Repertory Actors Workshop (ReAct) is a new theatre company that uses a "nontraditional" casting approach to traditional repertoire. It's a laudible aim, but there's no getting around the fact that in their company premiere, they've taken a rather creaky play and given it a rather creaky performance.
John Patrick's 1950 seriocomedy "The Curious Savage" concerns a wealthy widow, Mrs. Savage, whose stepchildren commit her when she wants to spend her millions on a "happiness fund" that gives people money for entirely whimsical reasons. It's one of those stories that finds greater sanity inside the confines of a psychiatric ward than in the outside world, and in the 43 years since Patrick penned it, the conceit has worn out its welcome. While the play offers some quick repartee and screwball mayhem, it uses broad strokes to paint an unpersuasive picture.
Wednesday night's performance, with its largely Asian cast, had its moments. But it could use a more slaphappy verve to carry it off. Some actors didn't project clearly enough. Others needed to relax in their roles more. And director David Hsieh needs to pick up the pace.
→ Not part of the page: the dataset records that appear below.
File: config.mk
export PLATFORM = sky130hd
export DESIGN_NAME = debounce_multi
export DESIGN_NICKNAME = d
export VERILOG_FILES = /design/src/rtl/debounce_multi.sv
export SDC_FILE = /design/constraint.sdc
export NUM_CORES = 1
export LEC_CHECK = 0
export ABC_CLOCK_PERIOD_IN_PS = 3200
export CAP_MARGIN = 25
export CORE_AREA = 2 2 39 41
export CTS_CLUSTER_DIAMETER = 100
export DETAILED_ROUTE_END_ITERATION = 8
export DIE_AREA = 0 0 41 43
export GPL_TIMING_DRIVEN = 0
export PLACE_DENSITY_LB_ADDON = 0.25
export REMOVE_ABC_BUFFERS = 1
export SYNTH_ARGS = -nofsm -noshare
export SYNTH_HDL_FRONTEND = slang
export SYNTH_SLANG_ARGS = --single-unit
File: constraint.sdc
create_clock -name clk -period 3.2 [get_ports clk]
set_input_delay 0.64 -clock clk [delete_from_list [all_inputs] [get_ports clk]]
set_output_delay 0.64 -clock clk [all_outputs]
set_load 0.02 [all_outputs]
File: src/rtl/debounce_multi.sv
// Multi-channel symmetric debouncer: 2-FF sync, polarity normalisation, press/release
// filtering, clean level plus rise/fall event pulses. Long-press pulse with DEBOUNCE_HOLD_EN.
module debounce_multi #(
  parameter int WIDTH        = 1,
  parameter int TIMEOUT      = 1000,
  parameter int ACTIVE_LOW   = 0,
  parameter int HOLD_TIMEOUT = 100000
) (
  input  logic             clk,
  input  logic             rst,
  input  logic [WIDTH-1:0] data_in,
  output logic [WIDTH-1:0] data_out,
  output logic [WIDTH-1:0] rise_pulse,
  output logic [WIDTH-1:0] fall_pulse
`ifdef DEBOUNCE_HOLD_EN
  ,
  output logic [WIDTH-1:0] hold_pulse
`endif
);

  localparam int CNT_W = $clog2(TIMEOUT + 1);
  localparam logic [CNT_W-1:0] CNT_MAX = CNT_W'(TIMEOUT - 1);
  localparam logic POL = (ACTIVE_LOW != 0);
  localparam bit PARAMS_OK = (WIDTH >= 1) && (TIMEOUT >= 1) && (HOLD_TIMEOUT >= 1);

`ifdef DEBOUNCE_HOLD_EN
  localparam int HOLD_W = $clog2(HOLD_TIMEOUT + 1);
  localparam logic [HOLD_W-1:0] HOLD_MAX = HOLD_W'(HOLD_TIMEOUT);
  localparam logic [HOLD_W-1:0] HOLD_PRE = HOLD_W'(HOLD_TIMEOUT - 1);
`endif

  if (!PARAMS_OK) begin : g_bad_params
    $error("debounce_multi: WIDTH, TIMEOUT and HOLD_TIMEOUT must all be >= 1");
  end

  for (genvar i = 0; i < WIDTH; i++) begin : g_ch
    logic             sync_p0;
    logic             sync_p1;
    logic             level;
    logic             rise;
    logic             fall;
    logic [CNT_W-1:0] cnt;

    // Stage p0/p1: synchronizer with polarity folded in, so 0 is always "released".
    // The filter then runs on sync_p1; any cycle of agreement with level restarts the count.
    always_ff @(posedge clk) begin
      if (rst) begin
        sync_p0 <= 1'b0;
        sync_p1 <= 1'b0;
        level   <= 1'b0;
        rise    <= 1'b0;
        fall    <= 1'b0;
        cnt     <= '0;
      end else begin
        sync_p0 <= data_in[i] ^ POL;
        sync_p1 <= sync_p0;
        rise    <= 1'b0;
        fall    <= 1'b0;
        if (sync_p1 == level) begin
          cnt <= '0;
        end else if (cnt == CNT_MAX) begin
          level <= sync_p1;
          rise  <= sync_p1;
          fall  <= ~sync_p1;
          cnt   <= '0;
        end else begin
          cnt <= cnt + CNT_W'(1);
        end
      end
    end

    assign data_out[i]   = level;
    assign rise_pulse[i] = rise;
    assign fall_pulse[i] = fall;

`ifdef DEBOUNCE_HOLD_EN
    logic [HOLD_W-1:0] hcnt;
    logic              hold;

    // Saturating press-duration counter; saturation is what limits it to one pulse per press.
    always_ff @(posedge clk) begin
      if (rst) begin
        hcnt <= '0;
        hold <= 1'b0;
      end else begin
        hold <= 1'b0;
        if (!level) begin
          hcnt <= '0;
        end else if (hcnt != HOLD_MAX) begin
          hcnt <= hcnt + HOLD_W'(1);
          hold <= (hcnt == HOLD_PRE);
        end
      end
    end

    assign hold_pulse[i] = hold;
`endif
  end

endmodule
--- config.mk ---
export PLATFORM = sky130hd
export DESIGN_NAME = kpn_fifo_channel
export DESIGN_NICKNAME = d
export VERILOG_FILES = /design/src/rtl/kpn_fifo_channel.sv
export SDC_FILE = /design/constraint.sdc
export NUM_CORES = 1
export LEC_CHECK = 0
export ABC_AREA = 1
export BUFFER_PORTS_ARGS = -buffer_cell sky130_fd_sc_hd__buf_4
export CAP_MARGIN = 30
export CORE_AREA = 4 4 270 272
export DETAILED_ROUTE_END_ITERATION = 6
export DIE_AREA = 0 0 274 276
export SLEW_MARGIN = 20
export SYNTH_ARGS = -nofsm -noshare
export SYNTH_HDL_FRONTEND = slang
export SYNTH_SLANG_ARGS = --single-unit
--- constraint.sdc ---
create_clock -name clk -period 3.3 [get_ports clk]
set_input_delay 0.33 -clock clk [delete_from_list [all_inputs] [get_ports clk]]
set_output_delay 0.33 -clock clk [all_outputs]
set_load 0.01 [all_outputs]
--- src/rtl/kpn_fifo_channel.sv ---
// KPN channel FIFO: first-word fall-through token buffer with a preload that is
// restored on every reset, registered occupancy status and sticky error flags.
module kpn_fifo_channel #(
  parameter int BITS_NUMBER              = 16,
  parameter int FIFO_ELEMENTS            = 5,
  parameter int NUMBER_OF_PRECHARGE_DATA = 0,
  parameter logic [(2**FIFO_ELEMENTS)*BITS_NUMBER-1:0] PRECHARGE_DATA = '0,
  parameter int ALMOST_FULL_MARGIN       = 1
) (
  input  logic                     clk,
  input  logic                     reset,
  input  logic                     rd,
  input  logic                     wr,
  input  logic [BITS_NUMBER-1:0]   entry_1,
  output logic [BITS_NUMBER-1:0]   output_1,
  output logic                     full,
  output logic                     empty,
  output logic                     almost_full,
  output logic [FIFO_ELEMENTS:0]   count,
  output logic                     overflow,
  output logic                     underflow
);

  localparam int DEPTH    = 2**FIFO_ELEMENTS;
  localparam int CW       = FIFO_ELEMENTS + 1;
  localparam int N_PRE    = NUMBER_OF_PRECHARGE_DATA;
  localparam int AF_LEVEL = DEPTH - ALMOST_FULL_MARGIN;

  localparam logic [FIFO_ELEMENTS-1:0] W_PTR_INIT = FIFO_ELEMENTS'(N_PRE % DEPTH);
  localparam logic [CW-1:0]            COUNT_INIT = CW'(N_PRE);
  localparam logic                     EMPTY_INIT = (N_PRE == 0);
  localparam logic                     FULL_INIT  = (N_PRE == DEPTH);
  localparam logic                     AF_INIT    = (N_PRE >= AF_LEVEL);

  // A preload larger than the storage cannot be represented; stop elaboration.
  if (N_PRE > DEPTH) begin : g_bad_preload
    $error("kpn_fifo_channel: NUMBER_OF_PRECHARGE_DATA exceeds FIFO depth");
  end

  logic [BITS_NUMBER-1:0]   r_mem [DEPTH];
  logic [FIFO_ELEMENTS-1:0] r_ptr;
  logic [FIFO_ELEMENTS-1:0] w_ptr;
  logic [CW-1:0]            r_count;
  logic                     r_full;
  logic                     r_empty;
  logic                     r_almost_full;
  logic                     r_overflow;
  logic                     r_underflow;

  logic                     w_pop;
  logic                     w_push;
  logic [CW-1:0]            w_count_nxt;

  // Accept decisions on pre-edge state; a full FIFO still takes a write when
  // the same cycle pops, because the popped slot is the one being written.
  always_comb begin
    w_pop       = rd && !r_empty;
    w_push      = wr && (!r_full || rd);
    w_count_nxt = r_count;
    if (w_push && !w_pop) begin
      w_count_nxt = r_count + CW'(1);
    end else if (w_pop && !w_push) begin
      w_count_nxt = r_count - CW'(1);
    end
  end

  // Storage: reset reloads the preload tokens and clears the remaining slots.
  always_ff @(posedge clk) begin
    if (reset) begin
      for (int i = 0; i < DEPTH; i++) begin
        r_mem[i] <= (i < N_PRE) ? PRECHARGE_DATA[i*BITS_NUMBER +: BITS_NUMBER] : '0;
      end
    end else if (w_push) begin
      r_mem[w_ptr] <= entry_1;
    end
  end

  // Pointers, occupancy, status flags and sticky errors all move on the same edge.
  always_ff @(posedge clk) begin
    if (reset) begin
      r_ptr         <= '0;
      w_ptr         <= W_PTR_INIT;
      r_count       <= COUNT_INIT;
      r_empty       <= EMPTY_INIT;
      r_full        <= FULL_INIT;
      r_almost_full <= AF_INIT;
      r_overflow    <= 1'b0;
      r_underflow   <= 1'b0;
    end else begin
      if (w_pop)  r_ptr <= r_ptr + FIFO_ELEMENTS'(1);
      if (w_push) w_ptr <= w_ptr + FIFO_ELEMENTS'(1);
      r_count       <= w_count_nxt;
      r_empty       <= (w_count_nxt == '0);
      r_full        <= (w_count_nxt == CW'(DEPTH));
      r_almost_full <= (int'(w_count_nxt) >= AF_LEVEL);
      if (wr && r_full && !rd) r_overflow  <= 1'b1;
      if (rd && r_empty)       r_underflow <= 1'b1;
    end
  end

  // Head token is visible with zero latency; masked to zero when nothing is stored.
  always_comb begin
    output_1 = r_empty ? '0 : r_mem[r_ptr];
  end

  assign full        = r_full;
  assign empty       = r_empty;
  assign almost_full = r_almost_full;
  assign count       = r_count;
  assign overflow    = r_overflow;
  assign underflow   = r_underflow;

endmodule

# ---- Word level (Yosys, flattened, before mapping)
# Memory sizes are Yosys's and may differ from the RTL's. A register that Yosys moved wholly into a read port is not among the register bits.
# Cells that the tools add are included.
dict set report totals {
  in_bits 20
  mem_count 1
  reg_bits 21
  ramBits 512
  wordCells 43
}
dict set report op_classes {
  n_eq_ne 1
  n_lt_le_gt_ge 1
  n_reduce_logical 15
  add_sub_neg 4
  mux 13
}
# memory words width read_ports rd_ports_with_merged_regs write_ports line
set mem_list {}
lappend mem_list {r_mem 32 16 1 1 32 40} ;# logic [BITS_NUMBER-1:0] r_mem [DEPTH];
# cell n
set op_table {}
lappend op_table {{$mux W16} 2}
lappend op_table {{$reduce_or A16 Y1} 1}
lappend op_table {{$mux W5} 3}
lappend op_table {{$mux W6} 2}
lappend op_table {{$add A5 B1 Y5 const B} 2}
lappend op_table {{$logic_and A1 B1 Y1} 7}
lappend op_table {{$add A6 B1 Y6 const B} 1}
lappend op_table {{$eq A6 B6 Y1 const B} 1}
lappend op_table {{$ge A6 B5 Y1 const B} 1}
lappend op_table {{$logic_not A6 Y1} 1}
lappend op_table {{$mux W1} 6}
lappend op_table {{$sub A6 B1 Y6 const B} 1}
lappend op_table {{$logic_not A1 Y1} 5}
lappend op_table {{$logic_or A1 B1 Y1} 1}

# ---- Longest topological paths before layout
# Gate-level depths: netlist of run 1.
dict set report logic_depth {
  depth_word 8
  depth_mapped 13
  depth_no_buf 13
}

# ---- Worst setup path before layout of run 1
# OpenSTA, ideal clock, no wires.
dict set report synth_timing {
  path_type {register to register}
  startpoint {register w_ptr[1]}
  endpoint {memory r_mem[3][0], enable pin}
  stages_incl_launch_ff 6
  path_buffers 2
  setup_ns 0.372
  required_ns 2.928
  slack_ns 1.143
  t_arrival_ns 1.786
  cell_sequence {dfxtp_1 > ha_1 > buf_1 > nand3_1 > clkbuf_1 > nand2_1}
}
# item line
set synth_lines {}
lappend synth_lines {{from (decl)} 42} ;# logic [FIFO_ELEMENTS-1:0] w_ptr;
lappend synth_lines {{from (signal assigned)} 91} ;# if (w_push) w_ptr <= w_ptr + FIFO_ELEMENTS'(1);
lappend synth_lines {{to (decl)} 40}

==> impl_metrics.ini, run 1 <==
[finish]
fill_cells = 6927
fin_cells = 3571
n_antenna_cell = 0
syn2layout_area_growth_pct = 14.5
drive_gt1_share_pct = 10.6
layout.nets = 2600

[clock_network]
postCtsSetupBuffers = 0
cts.clk_slew.worst_paths_ns = 0.07
root_buffer = clkbuf_16
clk_latency_ns = 0.65
cts_sinks = 538
cts_buffers = 57
htreeDepth = 2
clock_path_buffers = 3
cts_tree = built

[logic_synthesis]
yosys.area_share.simple_pct = 27.9
synthAdderAreaFrac_pct = 0.358
synth_compound_area_share_pct = 2.62
syn_area_sq_um = 24500
synth_flop_cell = edfxtp_1
synthDistinctLibCells = 31
syn_inst = 2566
synth_edf_count = 512
yosysTopAreaCell = edfxtp_1
synth_top_family_by_area = simple AND/OR/NAND/NOR gates
synth_mux_area_share_pct = 0
synth_xor_area_share_pct = 0.107
netlist.area_leader.share_pct = 62.9
synth_fp_nets = 2593
ys.warnings.count = 0
synthArstFlopShare_pct = 0
synth_area_leaders = edfxtp_1 63%, nand2_1 9.9%, nor2_1 9.7%
ys_seq_area_share_pct = 65.0
synth_seq_cells = 538
syn_avg_cell_area_sq_um = 9.53

[timing]
rsz0062_at_grt = no
hold_viol = 0
fin_crit_sh_pct = 97.5
slew_violations = 0
fin_crit_ns = 3.22
setup_violations = 0
finClkSkew_ns = 0.0608
maxSlewHeadroom_pct = 36.3
setup_tns_ns = 0
worstMarginPinSlew_ns = 0.955
fmaxAchievable_mhz = 311

[die]
fp.dieW_um = 274
fp.coreArea_sq_um = 70800
die_h_um = 276
dieArea_sq_um = 75600
rows = 98
io_pins = 47
initial_core_util_pct = 34.6

[min_path]
min-delay-path-class = input port to flop

[setup_path]
critPathKind = flop to primary output
worstPathArrival_ns = 2.89
worst-path-max-fanout = 135
crit_path_start_kind = flop
critical_path_required_ns = 2.97
worst_setup_path_end_kind = primary output

[placed_design]
dp_cells = 3460
gp_congestion = 0.867
port_buffers = 46
hpwl_mm = 43.7

[detailed_routing]
drt_iter0_drc = 1909
wire_per_inst_um = 20.4
drt_first_pass_iters = 5
vias_per_cell = 5.24
via_count = 18712
drc = 0
ant_nets = 0
drt_wl_total_mm = 73.0

[power]
p_per_area_nw_per_um2 = 565
p_leak_uw = 0.0111
ir_worst_vdd_mv = 0.491

[grt]
gr-total-overflow = 0
first_global_vias = 17702
grt_max_degree = 136
antenna_found_initial = 1
grt_pass1_wl_mm = 109
track_usage_pct = 18.6

[run_status]
outcome = finished, final reports clean

[job]
maxCapViolCount = 0
## metrics by stage
stage / setup slack (ns) / utilization, % / total power (uW) / area (sq um) / hold slack (ns)
after floorplan: 1.14 / - / 8870 / 24500 / 0.475
after global placement: 0.601 / 36.8 / 9500 / 26000 / 0.466
after detailed placement: 0.622 / 36.8 / 9530 / 26000 / 0.480
after CTS: 0.0216 / 39.5 / 15900 / 27900 / 0.116
after global routing: 0.00565 / 39.6 / 16400 / 28000 / 0.148
final: 0.0827 / 39.6 / 15800 / 28000 / 0.140
## cells in the mapped netlist, types with 4 or more instances
library cell  count
nand2_1         642
nor2_1          629
edfxtp_1        512
nand3_1         326
clkbuf_1        133
o21ai_0          64
inv_1            46
buf_2            41
a21oi_1          28
dfxtp_1          26
buf_1            23
o21ai_1          17
nand2_2          16
nand3_2          12
o22ai_1          12
ha_1              7
nor3_1            7
nor3_4            4
## metal layers
metal / track usage (%) / part of all wire, %
met2: 29.3 / 46
met5: 0 / 0.018
met4: 6.72 / 3.6
met1: 25.8 / 42
met3: 3.24 / 8.4
## registers in the layout (all words and copies together) (netlist names), named ones only
register     cells
full             1
r_mem          512
empty            1
r_ptr            5
count            6
overflow         1
almost_full      1
w_ptr            5
underflow        1
## path summary, 6_finish.rpt
path,start,to,slack (ns),cells after the start
max reg2reg,w_ptr[3],r_mem[11][13],0.77,5
max,flop,output_1[12],0.08,8
min,reset,count[3],0.14,3
min reg2reg,underflow,underflow,0.49,2
## what timing repair did
action	CTS	global route
hold buffers	2	0
endpoints found under the setup margin	1	10
endpoints found under the hold margin	2	0
gates cloned	0	2
resized for setup	1	8
## placed cells by master (no fill, tap or decap), types with 7 or more instances in the layout
master       n
o21ai_1     18
edfxtp_1   512
nand3_2     12
ha_1         7
dfxtp_1     23
nor3_1       7
nor2_1     629
a21oi_1     26
o22ai_1     12
clkbuf_1    12
buf_4      133
nand3_1    326
inv_1       43
nand2_1    642
clkinv_2    14
o21ai_0     63
clkinv_1    10
nand2_2     16
clkbuf_16   59
## power breakdown
| group | leakage (uW) | switching [uW] | internal, uW | total, uW |
|---|---|---|---|---|
| clock | 0.000905 | 2800 | 3600 | 6400 |
| combinational | 0.00467 | 1180 | 444 | 1620 |
| sequential | 0.00550 | 101 | 7710 | 7810 |
| total | 0.0111 | 4080 | 11700 | 15800 |
## cell type report
cell class / instances / area (sq um) / area share, %
inverter: 48 / 199 / 0.710
clock inverter: 38 / 374 / 1.34
clock buffer: 69 / 1470 / 5.25
timing repair buffer: 146 / 1280 / 4.57
multi-input combinational: 1782 / 7590 / 27.1
sequential: 538 / 15900 / 56.8
tap: 950 / 1190 / 4.24
## worst max-delay path: stages, from the launching register on
cell and delay [ns]:
dfxtp_4 0.45, buf_16 0.40, o21ai_0 0.19, o21ai_1 0.14, o21ai_0 0.15, nor2_1 0.28
nor2_1 0.06, nor2_1 0.29, buf_4 0.19
## cell families after synthesis
kind of cell,after synthesis
buf+inv,246
compound gates,124
xor+xnor,3
simple gates,1648
fa+ha+maj,7
flops,538
Note: power is estimated with default switching activity, not from simulation.
==> inputs of run 2 (changes only) <==
- CORE_AREA: 4 4 270 272 -> 4 4 253 255
- DIE_AREA: 0 0 274 276 -> 0 0 257 259
==> run 2 against run 1 <==
Compared with the run above: cell area down 0.30%; hold slack worse by 0.10 ns; clock-buffer cell count up 6; highest routed layer is now met4.
==> impl_metrics.ini, run 2 (synthesis results as in run 1) <==
[run_status]
outcome = finished, final reports clean

[power]
p_leak_uw = 0.0111
ir_worst_vdd_mv = 0.362
p_per_area_nw_per_um2 = 553

[die]
io_pins = 47
die_h_um = 259
fp.dieW_um = 257
rows = 91
initial_core_util_pct = 39.7
fp.coreArea_sq_um = 61600
dieArea_sq_um = 66600

[setup_path]
worst_setup_path_end_kind = primary output
crit_path_start_kind = flop
path_buf_inv = 4
cp_slowest_stage_delay_ns = 0.44
path_cells = buf_4 > buf_4 > clkbuf_16 > nand2_1 > nand3_1 > nand3_1 > a21oi_1 > nor2_1 > nor2_1 > buf_4
critPathKind = flop to primary output
cp_common_cell = buf_4
worst-path-max-fanout = 49
critical_path_required_ns = 2.97
worstPathArrival_ns = 2.91
slowest_stage = dfxtp_4
crit_family = buffers and inverters

[grt]
track_usage_pct = 20.9
grt_pass1_wl_mm = 107
antenna_found_initial = 0
first_global_vias = 17775
grt_max_degree = 105
gr-total-overflow = 0

[timing]
hold_viol = 0
setup_tns_ns = 0
setup_violations = 0
worstMarginPinSlew_ns = 0.808
fin_crit_sh_pct = 98.2
fin_crit_ns = 3.24
finClkSkew_ns = 0.0265
maxSlewHeadroom_pct = 45.8
timing.hold.ws_ns = 0.0376
fmaxAchievable_mhz = 309
rsz0062_at_grt = no
slew_violations = 0

[placed_design]
port_buffers = 46
hpwl_mm = 44.3
dp_cells = 3362
gp_congestion = 0.858
placed_area_sq_um = 26000

[finish]
stdcell_area_sq_um = 27900
top_register = r_mem
syn2layout_area_growth_pct = 14.2
n_antenna_cell = 0
drive_gt1_share_pct = 10.7
finish.utilization_pct = 45.3
largest_reg_flops = 512
final_cell_mix = 642 x nand2_1, 629 x nor2_1, 512 x edfxtp_1
layout.nets = 2621
final_common_cell = nand2_1
fin_cells = 3474

[clock_network]
htreeDepth = 2
cts_tree = built
clock_path_buffers = 3
cts.clk_slew.worst_paths_ns = 0.06
clk_latency_ns = 0.64
cts_sinks = 538
cts_buffers = 58
root_buffer = clkbuf_16

[detailed_routing]
drt_first_pass_iters = 5
ant_nets = 0
wire_per_inst_um = 20.5
via_count = 18558
drt_iter0_drc = 1837
drt_wl_total_mm = 71.3
vias_per_cell = 5.34
drc = 0

[job]
maxCapViolCount = 0

[min_path]
min-delay-path-class = input port to flop
run 2: cell types whose count changed in the layout (fill, tap and decap cells not counted), sizes merged:
cell	before	now
clkinvlp	3	0
buf	142	162
clkinv	29	30
clkbuf	71	77
inv	49	46
bufinv	5	0
run 2: timing repair:
item,4_1_cts,5_1_grt
hold buffers,2,0
resized for setup,0,5
buffers inserted,0,5
hold endpoints to repair,2,0
setup endpoints to repair,0,14
run 2: power by group:
| group | leakage, uW | switching (uW) | internal, uW |
|---|---|---|---|
| Combinational | 0.00478 | 1190 | 472 |
| Clock | 0.000842 | 2690 | 3290 |
| Sequential | 0.00550 | 92.1 | 7710 |
run 2: final cells by class:
cell class,instances,area (sq um)
fill,5843,33700
clock buffer,75,1550
inverter,48,195
multi-input combinational,1782,7590
timing repair buffer,166,1460
tap,837,1050
sequential,538,15900
clock inverter,28,179
run 2: path summary, 6_finish.rpt:
check	start	end	slack, ns	cells past startpoint
worst max register to register	w_ptr[2]	r_mem[31][5]	0.84	5
worst max-delay path	flop	output_1[6]	0.06	10
worst min-delay path	reset	count[1]	0.04	2
worst min register to register	underflow	underflow	0.47	2
run 2: stage by stage:
stage | worst slack, ns | total power (uW)
2_1_floorplan | 1.14 | 8870
3_3_place_gp | 0.681 | 9530
3_5_place_dp | 0.685 | 9560
4_1_cts | 0.00989 | 15500
5_1_grt | 0.00609 | 16000
6_report | 0.0610 | 15400
run 2: worst register-to-register path: stages (launching register included):
cell     delay (ns)
dfxtp_1        0.50
inv_1          0.26
nor3_4         0.47
nand3_2        0.47
nand2_1        0.17
buf_4          0.29
run 2: per-layer routing:
metal | up-vias | GRT usage [%] | part of all wire (%)
li1 | 8607 | - | -
met3 | 138 | 3.66 | 8.1
met2 | 759 | 33.9 | 47
met5 | - | 0 | 0
met4 | 0 | 6.89 | 3.1
met1 | 9054 | 28.6 | 42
Best to concentrate on the production's strong points: Kathy Hsieh as Fairy May, a compulsive liar with a need to be loved, is winningly frantically gauche. Jonathan Te Ho Park as an inept would-be violinist is engagingly inept. Tiffany Hanako Saito, a gifted physical actress, makes Mrs. Paddy, a near-catatonic woman whose only conversation is her list of hates, surprisingly eloquent. And Eloisa Cardona redeems a poorly written part, as Mrs. Savage's greedy, much-divorced step-daughter, with a vulgar energy. To the rest of the cast and crew: Try it tighter, feistier and louder.